### YOUR ASSIGNMENT
Using the data below, return the stretch from the line that contains "set_output_delay 0.46 -clock" through the line that contains "- Output and inout port bits :: 11", both included, exactly as it stands and nothing beyond it.

### Saved entries
---

===== src/rtl/serial_word_collector_pkg.sv =====
// serial_collect_pkg: shared types, default sizes and counter-load helper
// for the serial word collector.
package serial_collect_pkg;

    localparam int DEFAULT_WIDTH = 8;
    localparam int DEFAULT_CNT_W = 4;

    typedef enum logic {
        ST_IDLE  = 1'b0,
        ST_SHIFT = 1'b1
    } state_t;

    // Value loaded into the bit counter on a start bit: the number of bits
    // still to come after it (an extra one when a parity bit trails the word).
    function automatic int unsigned cnt_load_value(input int unsigned width,
                                                   input bit parity);
        return parity ? width : width - 1;
    endfunction

endpackage


===== src/rtl/serial_word_collector_if.sv =====
// serial_word_collector_if: serial input side and parallel valid/ready output
// side of the collector. The par_err signal only exists when
// SERIAL_COLLECT_PARITY_EN is defined.
interface serial_word_collector_if #(
    parameter int WIDTH = serial_collect_pkg::DEFAULT_WIDTH
);
    logic             s_valid;
    logic             s_bit;
    logic             s_start;
    logic             busy;
    logic [WIDTH-1:0] data_out;
    logic             out_valid;
    logic             out_ready;
    logic             overrun;
    logic             ovr_clr;
`ifdef SERIAL_COLLECT_PARITY_EN
    logic             par_err;

    modport master (
        output s_valid, s_bit, s_start, out_ready, ovr_clr,
        input  busy, data_out, out_valid, overrun, par_err
    );

    modport slave (
        input  s_valid, s_bit, s_start, out_ready, ovr_clr,
        output busy, data_out, out_valid, overrun, par_err
    );
`else
    modport master (
        output s_valid, s_bit, s_start, out_ready, ovr_clr,
        input  busy, data_out, out_valid, overrun
    );

    modport slave (
        input  s_valid, s_bit, s_start, out_ready, ovr_clr,
        output busy, data_out, out_valid, overrun
    );
`endif
endinterface


===== src/rtl/serial_word_collector_bit_counter.sv =====
// collect_bit_counter: loadable down-counter tracking how many bits of the
// current word remain; last flags the final bit (count == 1).
module collect_bit_counter #(
    parameter int CNT_W = serial_collect_pkg::DEFAULT_CNT_W
) (
    input  logic             clk,
    input  logic             clr_n,
    input  logic             load,
    input  logic [CNT_W-1:0] load_val,
    input  logic             dec,
    output logic             last
);

    logic [CNT_W-1:0] count;

    // Load on a start bit, otherwise step down; never wraps below zero.
    always_ff @(posedge clk) begin
        if (!clr_n) begin
            count <= '0;
        end else if (load) begin
            count <= load_val;
        end else if (dec && (count != '0)) begin
            count <= count - CNT_W'(1);
        end
    end

    assign last = (count == CNT_W'(1));

endmodule


===== src/rtl/serial_word_collector.sv =====
// serial_word_collector: LSB-first serial-to-parallel receiver with a
// one-word valid/ready holding register and a sticky overrun flag.
// Optional trailing even-parity bit and par_err output are enabled by
// defining SERIAL_COLLECT_PARITY_EN.
module serial_word_collector
    import serial_collect_pkg::*;
#(
    parameter int WIDTH = DEFAULT_WIDTH,
    parameter int CNT_W = DEFAULT_CNT_W
) (
    input  logic                   clk,
    input  logic                   clr_n,
    serial_word_collector_if.slave bus
);

`ifdef SERIAL_COLLECT_PARITY_EN
    localparam bit PARITY = 1'b1;
`else
    localparam bit PARITY = 1'b0;
`endif

    localparam logic [CNT_W-1:0] LOAD_VAL = CNT_W'(cnt_load_value(WIDTH, PARITY));
    // With a one-bit word and no parity the start bit is also the last bit.
    localparam bit START_COMPLETES = (LOAD_VAL == '0);

    state_t           state;
    state_t           state_next;
    logic [WIDTH-1:0] shreg;
    logic [WIDTH-1:0] shifted;
    logic [WIDTH-1:0] word;
    logic [WIDTH-1:0] data_q;
    logic             out_valid_q;
    logic             overrun_q;
    logic             cnt_last;
    logic             start_bit;
    logic             data_bit;
    logic             shift_en;
    logic             complete;
    logic             accept;
    logic             drop;
`ifdef SERIAL_COLLECT_PARITY_EN
    logic             par_calc;
    logic             par_err_q;
`endif

    if (WIDTH > 1) begin : g_shift_wide
        assign shifted = {bus.s_bit, shreg[WIDTH-1:1]};
    end else begin : g_shift_one
        assign shifted = bus.s_bit;
    end

    assign start_bit = bus.s_valid && ((state == ST_IDLE) || bus.s_start);
    assign data_bit  = bus.s_valid && (state == ST_SHIFT) && !bus.s_start;
    assign complete  = (start_bit && START_COMPLETES) || (data_bit && cnt_last);
    assign accept    = complete && (!out_valid_q || bus.out_ready);
    assign drop      = complete && out_valid_q && !bus.out_ready;

`ifdef SERIAL_COLLECT_PARITY_EN
    // The trailing parity bit is checked but never shifted into the word.
    assign shift_en = start_bit || (data_bit && !cnt_last);
    assign word     = shreg;
    assign par_calc = (^shreg) ^ bus.s_bit;
`else
    assign shift_en = start_bit || data_bit;
    assign word     = shifted;
`endif

    collect_bit_counter #(
        .CNT_W (CNT_W)
    ) u_bit_counter (
        .clk      (clk),
        .clr_n    (clr_n),
        .load     (start_bit),
        .load_val (LOAD_VAL),
        .dec      (data_bit && !cnt_last),
        .last     (cnt_last)
    );

    // State register.
    always_ff @(posedge clk) begin
        if (!clr_n) begin
            state <= ST_IDLE;
        end else begin
            state <= state_next;
        end
    end

    // Next state: a start bit opens a word, the final bit closes it.
    always_comb begin
        state_next = state;
        case (state)
            ST_IDLE: begin
                if (bus.s_valid) begin
                    state_next = START_COMPLETES ? ST_IDLE : ST_SHIFT;
                end
            end
            ST_SHIFT: begin
                if (bus.s_valid) begin
                    if (bus.s_start) begin
                        state_next = START_COMPLETES ? ST_IDLE : ST_SHIFT;
                    end else if (cnt_last) begin
                        state_next = ST_IDLE;
                    end
                end
            end
            default: state_next = ST_IDLE;
        endcase
    end

    // Outputs decoded from state and the registered holding stage.
    always_comb begin
        bus.busy      = (state == ST_SHIFT);
        bus.data_out  = data_q;
        bus.out_valid = out_valid_q;
        bus.overrun   = overrun_q;
`ifdef SERIAL_COLLECT_PARITY_EN
        bus.par_err   = par_err_q;
`endif
    end

    // Shift each accepted data bit in from the top so bit 0 ends up LSB.
    always_ff @(posedge clk) begin
        if (!clr_n) begin
            shreg <= '0;
        end else if (shift_en) begin
            shreg <= shifted;
        end
    end

    // Holding register: capture a finished word when the slot is free or
    // being emptied this cycle; otherwise keep the old word untouched.
    always_ff @(posedge clk) begin
        if (!clr_n) begin
            data_q      <= '0;
            out_valid_q <= 1'b0;
`ifdef SERIAL_COLLECT_PARITY_EN
            par_err_q   <= 1'b0;
`endif
        end else if (accept) begin
            data_q      <= word;
            out_valid_q <= 1'b1;
`ifdef SERIAL_COLLECT_PARITY_EN
            par_err_q   <= par_calc;
`endif
        end else if (bus.out_ready) begin
            out_valid_q <= 1'b0;
        end
    end

    // Sticky overrun: a dropped word sets it even if a clear arrives together.
    always_ff @(posedge clk) begin
        if (!clr_n) begin
            overrun_q <= 1'b0;
        end else if (drop) begin
            overrun_q <= 1'b1;
        end else if (bus.ovr_clr) begin
            overrun_q <= 1'b0;
        end
    end

endmodule


===== src/flat_wrapper.sv =====
// flat-port wrapper written by rule: the top's interface ports become plain ports
module serial_word_collector_flat import serial_collect_pkg::*;
#(
    parameter int WIDTH = DEFAULT_WIDTH,
    parameter int CNT_W = DEFAULT_CNT_W
)
  (clk, clr_n, bus_s_valid, bus_s_bit, bus_s_start, bus_out_ready, bus_ovr_clr, bus_busy, bus_data_out, bus_out_valid, bus_overrun);
  serial_word_collector_if #(.WIDTH(WIDTH)) bus_i ();
  input  logic clk;
  input  logic clr_n;
  input wire logic [$bits(bus_i.s_valid)-1:0] bus_s_valid;
  input wire logic [$bits(bus_i.s_bit)-1:0] bus_s_bit;
  input wire logic [$bits(bus_i.s_start)-1:0] bus_s_start;
  input wire logic [$bits(bus_i.out_ready)-1:0] bus_out_ready;
  input wire logic [$bits(bus_i.ovr_clr)-1:0] bus_ovr_clr;
  output wire logic [$bits(bus_i.busy)-1:0] bus_busy;
  output wire logic [$bits(bus_i.data_out)-1:0] bus_data_out;
  output wire logic [$bits(bus_i.out_valid)-1:0] bus_out_valid;
  output wire logic [$bits(bus_i.overrun)-1:0] bus_overrun;
  assign bus_i.s_valid = bus_s_valid;
  assign bus_i.s_bit = bus_s_bit;
  assign bus_i.s_start = bus_s_start;
  assign bus_i.out_ready = bus_out_ready;
  assign bus_i.ovr_clr = bus_ovr_clr;
  assign bus_busy = bus_i.busy;
  assign bus_data_out = bus_i.data_out;
  assign bus_out_valid = bus_i.out_valid;
  assign bus_overrun = bus_i.overrun;
  serial_word_collector #(.WIDTH(WIDTH), .CNT_W(CNT_W)) u_core (.clk(clk), .clr_n(clr_n), .bus(bus_i));
endmodule

===== config.mk =====
export PLATFORM = sky130hd
export DESIGN_NAME = serial_word_collector_flat
export DESIGN_NICKNAME = d
export VERILOG_FILES = /design/src/rtl/serial_word_collector_pkg.sv /design/src/rtl/serial_word_collector_if.sv /design/src/rtl/serial_word_collector_bit_counter.sv /design/src/rtl/serial_word_collector.sv /design/src/flat_wrapper.sv
export SDC_FILE = /design/constraint.sdc
export NUM_CORES = 1
export LEC_CHECK = 0
export CORE_UTILIZATION = 53
export DETAILED_ROUTE_END_ITERATION = 6
export PLACE_DENSITY_LB_ADDON = 0.2
export SLEW_MARGIN = 20
export SYNTH_ARGS = -nofsm -noshare
export SYNTH_HDL_FRONTEND = slang
export SYNTH_SLANG_ARGS = --single-unit

===== constraint.sdc =====
create_clock -name clk -period 2.3 [get_ports clk]
set_input_delay 0.46 -clock clk [delete_from_list [all_inputs] [get_ports clk]]
set_output_delay 0.46 -clock clk [all_outputs]
set_load 0.01 [all_outputs]

* Word level (Yosys, flattened, before mapping)
Index checks and enable logic that the tools add are counted.
W data, S select, Z words.
** Word-level totals
- Register bits after elaboration :: 23
- Input bits :: 7
- Output and inout port bits :: 11
- Word-level logic and storage cells :: 43
** Cells by class
- $add $sub $neg :: 1
- Equal/unequal tests :: 1
- Muxes and demuxes :: 11
- Bitwise gates (word level) :: 2
- Reduce and logical (&&, ||, !) cells :: 21
** Operator list (count)
- $logic_and A1 B1 Y1 :: 9
- $mux W1 :: 8
- $mux W3 :: 2
- $reduce_bool A2 Y1 :: 3
- $eq A4 B1 Y1 const B :: 1
- $logic_not A1 Y1 :: 4
- $reduce_bool A4 Y1 :: 1
- $sub A4 B1 Y4 const B :: 1
- $logic_or A1 B1 Y1 :: 3
- $not A1 Y1 :: 2
- $pmux W1 S2 :: 1
- $reduce_or A2 Y1 :: 1

* Longest topological paths before layout
- Word-level depth :: 6
- Mapped depth :: 5
- Mapped depth without buffers :: 5

* By module
From an unflattened synthesis, not the netlist that was laid out.
** Second synthesis, totals
- Cells, all modules :: 110
- Area, all modules :: 1023.5 µm²
** By module, submodules not included
- serial_word_collector :: instances 1, cells each 75, area an instance 752.0 µm², sequential area each 360.3 µm²
- collect_bit_counter :: instances 1, cells each 35, area an instance 271.5 µm², sequential area each 80.1 µm²

* Least setup slack after synthesis
Ideal clock, no wire load.
- Kind :: input -> register
- Start :: input bus_s_valid
- End :: register u_core.data_q[0], in the netlist u_core.bus.data_out[0]
- Setup time :: 0.072 ns
- Data arrival time :: 1.503 ns
- Data required time :: 2.228 ns
- Path slack :: 0.725 ns
- Stages on the path :: 4
- Buffers on the path :: 1
- Cells stage by stage :: buf_2 -> nand2_1 -> nor4_4 -> mux2i_1
** Between the ends
- Longest elaborated chain between the ends :: 4
** RTL lines
- start, declared :: line flat_wrapper.sv:11 : input wire logic [$bits(bus_i.s_valid)-1:0] bus_s_valid;
- $logic_and A1 B1 Y1 (2 in series) :: line serial_word_collector.sv:53 : assign data_bit = bus.s_valid && (state == ST_SHIFT) && !bus.s_start;
- $logic_and A1 B1 Y1 :: line serial_word_collector.sv:54 : assign complete = (start_bit && START_COMPLETES) || (data_bit && cnt_last);
- $logic_and A1 B1 Y1 :: line serial_word_collector.sv:55 : assign accept = complete && (!out_valid_q || bus.out_ready);
- end signal, assigned :: line serial_word_collector.sv:140 : data_q <= word;
- end, declared :: line serial_word_collector.sv:31 : logic [WIDTH-1:0] data_q;
Every way passes these cells.
A chain may end at the register's enable or synchronous reset.

* Worst setup path in the final report
- Start :: register u_core.state, in the netlist u_core.bus.busy
- End :: output bus_busy
** RTL lines
- start, declared :: line serial_word_collector.sv:26 : state_t state;
- start signal, assigned :: line serial_word_collector.sv:84 : state <= state_next;
- end, declared :: line flat_wrapper.sv:16 : output wire logic [$bits(bus_i.busy)-1:0] bus_busy;
No word-level cell between the ends.

==> results.md <==
Critical path:
- The endpoint identified for the worst register-to-register timing path is u_core.bus.data_out[5].
- Together, buffers and inverters on the worst path number 1.
- In this run the number of cells on the critical path is 1.
- The worst-case register-to-register setup slack is 0.78 ns.
- The capturing instance or port of the critical path is bus_busy.
- The setup path with the least slack is of type reg -> out.
- The stage delay of the slowest cell on the critical path is 0.55 ns.
- STA puts the critical path data required time at 1.84 ns.
- The launch point of the worst reg-to-reg path is u_core.u_bit_counter.count[0].
- STA classifies the critical path endpoint as an output port.
- The signal on the critical path passes through clkdlybuf4s50_1.
- The top cell family by delay on the critical path is buffers and inverters.
- The critical path startpoint is u_core.bus.busy.
- The slowest library cell on the worst path is clkdlybuf4s50_1.
- The worst-case reg-to-reg path depth is 5.
- At the worst endpoint, the arrival time is 1.24 ns.
- The critical path launch point type is a register.
- The maximum fanout along the worst path is 4.

Synthesis:
- After synthesis, the share of flip-flops with an asynchronous set or reset is 0%.
- The most instantiated flip-flop cell in the synthesis netlist is dfxtp_1.
- After synthesis, the most frequently instantiated cells are 22 x dfxtp_1, 19 x nand2_1, 15 x mux2i_1.
- dfxtp_1 is the most common cell in the netlist.
- The number of unique standard cell types used by synthesis is 27.
- In this run, synthesis produced a sequential element count of 22.
- The synthesized design spends more area on one cell type than any other, namely dfxtp_1.
- The net count after synthesis is 110.
- The area fraction of the dominant cell type after synthesis is 46.6%.
- Counting flops with a built-in enable in the synthesized netlist gives 0.
- The post-synthesis average cell area is 9.37 µm².
- During synthesis, Yosys emitted a total of 0 warnings.
- Ranked by total cell area, the synthesized netlist is headed by dfxtp_1 47%, mux2i_1 16%, nand2_1 7.5%, nor2_1 3.6%, ha_1 2.6%.
- The cell area that synthesis handed to floorplanning was 946 µm².
- The post-synthesis cell count is 101.
- Sequential cells were found to cover 46.6% of the synthesized design area.

Placed design:
- OpenSTA, run right after detailed placement, puts the worst setup slack at 0.452 ns.
- The number of placed instances, taps included, is 139.
- The final RePlAce weighted congestion is 0.853.
- Once detailed placement completed, the half-perimeter wirelength came to 1370 µm.
- The number of I/O port buffers is 17.

Final layout:
- Counting the fill cells in the layout gives 120.
- The number of diodes added for antenna fixing is 0.
- The post-route non-filler standard cell count is 143.
- The net count of the finished layout is 129.
- The area growth from synthesis to layout is 24.1%.
- Cells with a size suffix above 1 make up 7.56% of the layout.
- The share of the core filled with cells in the final layout is 73.6%.

GRT:
- The number of antenna violations at the first check in global routing is 0.
- The number of global-route vias before repair is 731.
- Across every metal layer, demand over resource in global routing totals 22.3%.
- Entering global routing, the biggest net connects 24 pins.
- The wire length of the first global-routing pass is 3160 µm.
- The total overflow reported by the global router is 0.

Timing:
- In the final timing run, aggregate negative setup slack is 0 ns.
- The final number of max-transition violations was 0.
- The measured slew at the worst slew-check pin is 0.447 ns.
- Based on the critical path, the design can be clocked at up to 587 MHz.
- For the finished layout, the period the worst path requires is 1.70 ns.
- Headroom to the max-slew limit came out at 70.0%.
- Across all hold checks on the routed design, the worst slack comes to 0.475 ns.
- After layout, the worst path uses 74.0% of the clock period.
- On the final layout, the worst clock skew is 0.00326 ns.
- Setup violations remaining at the end of the flow were counted as 0.
- The number of hold violations in the final report is 0.
- Setup repair after global routing left no endpoint under its margin.
- After layout, the worst setup slack is 0.598 ns.

Clock network:
- The post-CTS clock slew at the launch and capture registers of the worst setup and hold paths is 0.12 ns.
- Post-CTS timing repair inserted 0 buffers for setup.
- Once the clock tree was built, the resizer swapped 0 gates to a different size.
- The number of sinks on the clock net is 22.
- The maximum count of clock buffers along a single path is 2.
- TritonCTS built the clock tree.
- The tree is rooted in a clkbuf_4.
- The worst-skew pair later-pin latency is 0.30 ns.
- After clock tree synthesis, the flow added hold-fix buffers numbering 0.
- The deepest level of the CTS H-tree is 1.
- Clock tree synthesis inserted a total of 3 buffers.

Floorplanning:
- The die covers 0.00196 mm².
- In this run the vertical extent of the chip is 44.2 µm.
- The effective utilization at floorplan is 59.3%.
- The width of the die is 44.2 µm.
- The floorplan has 14 rows.
- The core outline area is 0.00159 mm².
- In this run the count of I/O pins placed on the die edge is 18.

Drt:
- The routed design has 1900 µm of wire.
- The post-detailed-route DRC marker count is 0.
- The count of nets left with antenna violations after detail routing is 0.
- In the routed layout, each cell is associated on average with a via count of 5.45.
- The number of DRC violations after detailed-routing iteration 0 is 7.
- The number of vias in the routed layout is 779.
- Dividing the detail-routed wire length by the instance count gives 13.3 µm.
- The number of detailed-route iterations in the first pass is 6.

Power and ir drop:
- Across the VDD grid, the largest voltage drop is 0.000403 V.
- For this design the ratio of total power to cell area is 583 mW/mm².
- Summed over all cells, the static leakage comes to 0.443 nW.

Run:
- The total of max-cap violations is 0.

Min path:
- The worst hold path belongs to the class reg -> reg.
- The worst min-delay path startpoint is u_core.bus.data_out[4].

Run status:
- The flow ran to the end, and the final reports show no timing, DRC or antenna violations.
-- cell usage in the layout, fill, tap and decap left out --
master,Yosys,routed
clkdlybuf4s50_1,0,17
dfxtp_1,22,22
nand4_1,1,1
o2111ai_1,2,2
mux2i_1,15,15
o31a_1,1,1
o211a_1,2,2
clkinv_1,1,1
clkbuf_8,0,1
a31oi_1,2,2
buf_4,0,3
inv_1,3,3
nor3b_1,1,1
nor4_4,1,1
nand3b_1,1,1
nor2_1,9,9
ha_1,2,2
nand2_1,19,19
nor3_1,3,3
clkbuf_4,0,3
o21ai_0,2,2
nand3_1,1,1
or2_1,1,1
o21a_1,1,1
nor2b_1,2,2
nand2b_1,2,2
a31o_2,1,1
-- area by class of cell --
type / count / area, µm² / share of cell area, %
multi-input cells: 69 / 459 / 39.1
flip-flops and latches: 22 / 440 / 37.5
repair buffers: 20 / 193 / 16.4
clock buffers: 4 / 36.3 / 3.09
well taps: 24 / 30.0 / 2.56
inverters: 4 / 15.0 / 1.28
-- worst min-delay path by stage --
stage	end	slack, ns	cells past startpoint
floorplan	u_core.bus.data_out[0]	0.44	2
global placement	u_core.bus.data_out[3]	0.45	2
detailed placement	u_core.bus.data_out[4]	0.45	2
CTS	u_core.bus.data_out[4]	0.47	2
global route	u_core.bus.data_out[3]	0.50	2
finish	u_core.bus.data_out[4]	0.47	2
-- sequential cells by signal (all words and copies together), names as in the netlist --
register / cells
u_core.bus.busy: 1
u_core.bus.overrun: 1
u_core.bus.out_valid: 1
u_core.bus.data_out: 8
u_core.u_bit_counter.count: 4
u_core.shreg: 7
-- logic make-up after synthesis --
family          share of synthesized area (%)
flops                                    46.6
mux                                      15.9
compound gates                           9.00
fa+ha+maj                                2.65
simple gates                             21.0
buf+inv                                  4.89
-- through the flow --
step	power [mW]	instance area, µm²
final	0.685	1170
after global routing	0.715	1170
after CTS	0.689	1170
after detailed placement	0.480	1140
after global placement	0.476	1140
after floorplan	0.457	946
-- power by group --
| part | internal [mW] | switching, mW | leakage (nW) | total (mW) |
|---|---|---|---|---|
| clock network | 0.0966 | 0.116 | 0.0210 | 0.212 |
| logic | 0.0336 | 0.0409 | 0.243 | 0.0745 |
| registers | 0.390 | 0.00800 | 0.179 | 0.398 |
| total | 0.520 | 0.165 | 0.443 | 0.685 |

---

### TASK RESPONSE
set_output_delay 0.46 -clock clk [all_outputs]
set_load 0.01 [all_outputs]

* Word level (Yosys, flattened, before mapping)
Index checks and enable logic that the tools add are counted.
W data, S select, Z words.
** Word-level totals
- Register bits after elaboration :: 23
- Input bits :: 7
- Output and inout port bits :: 11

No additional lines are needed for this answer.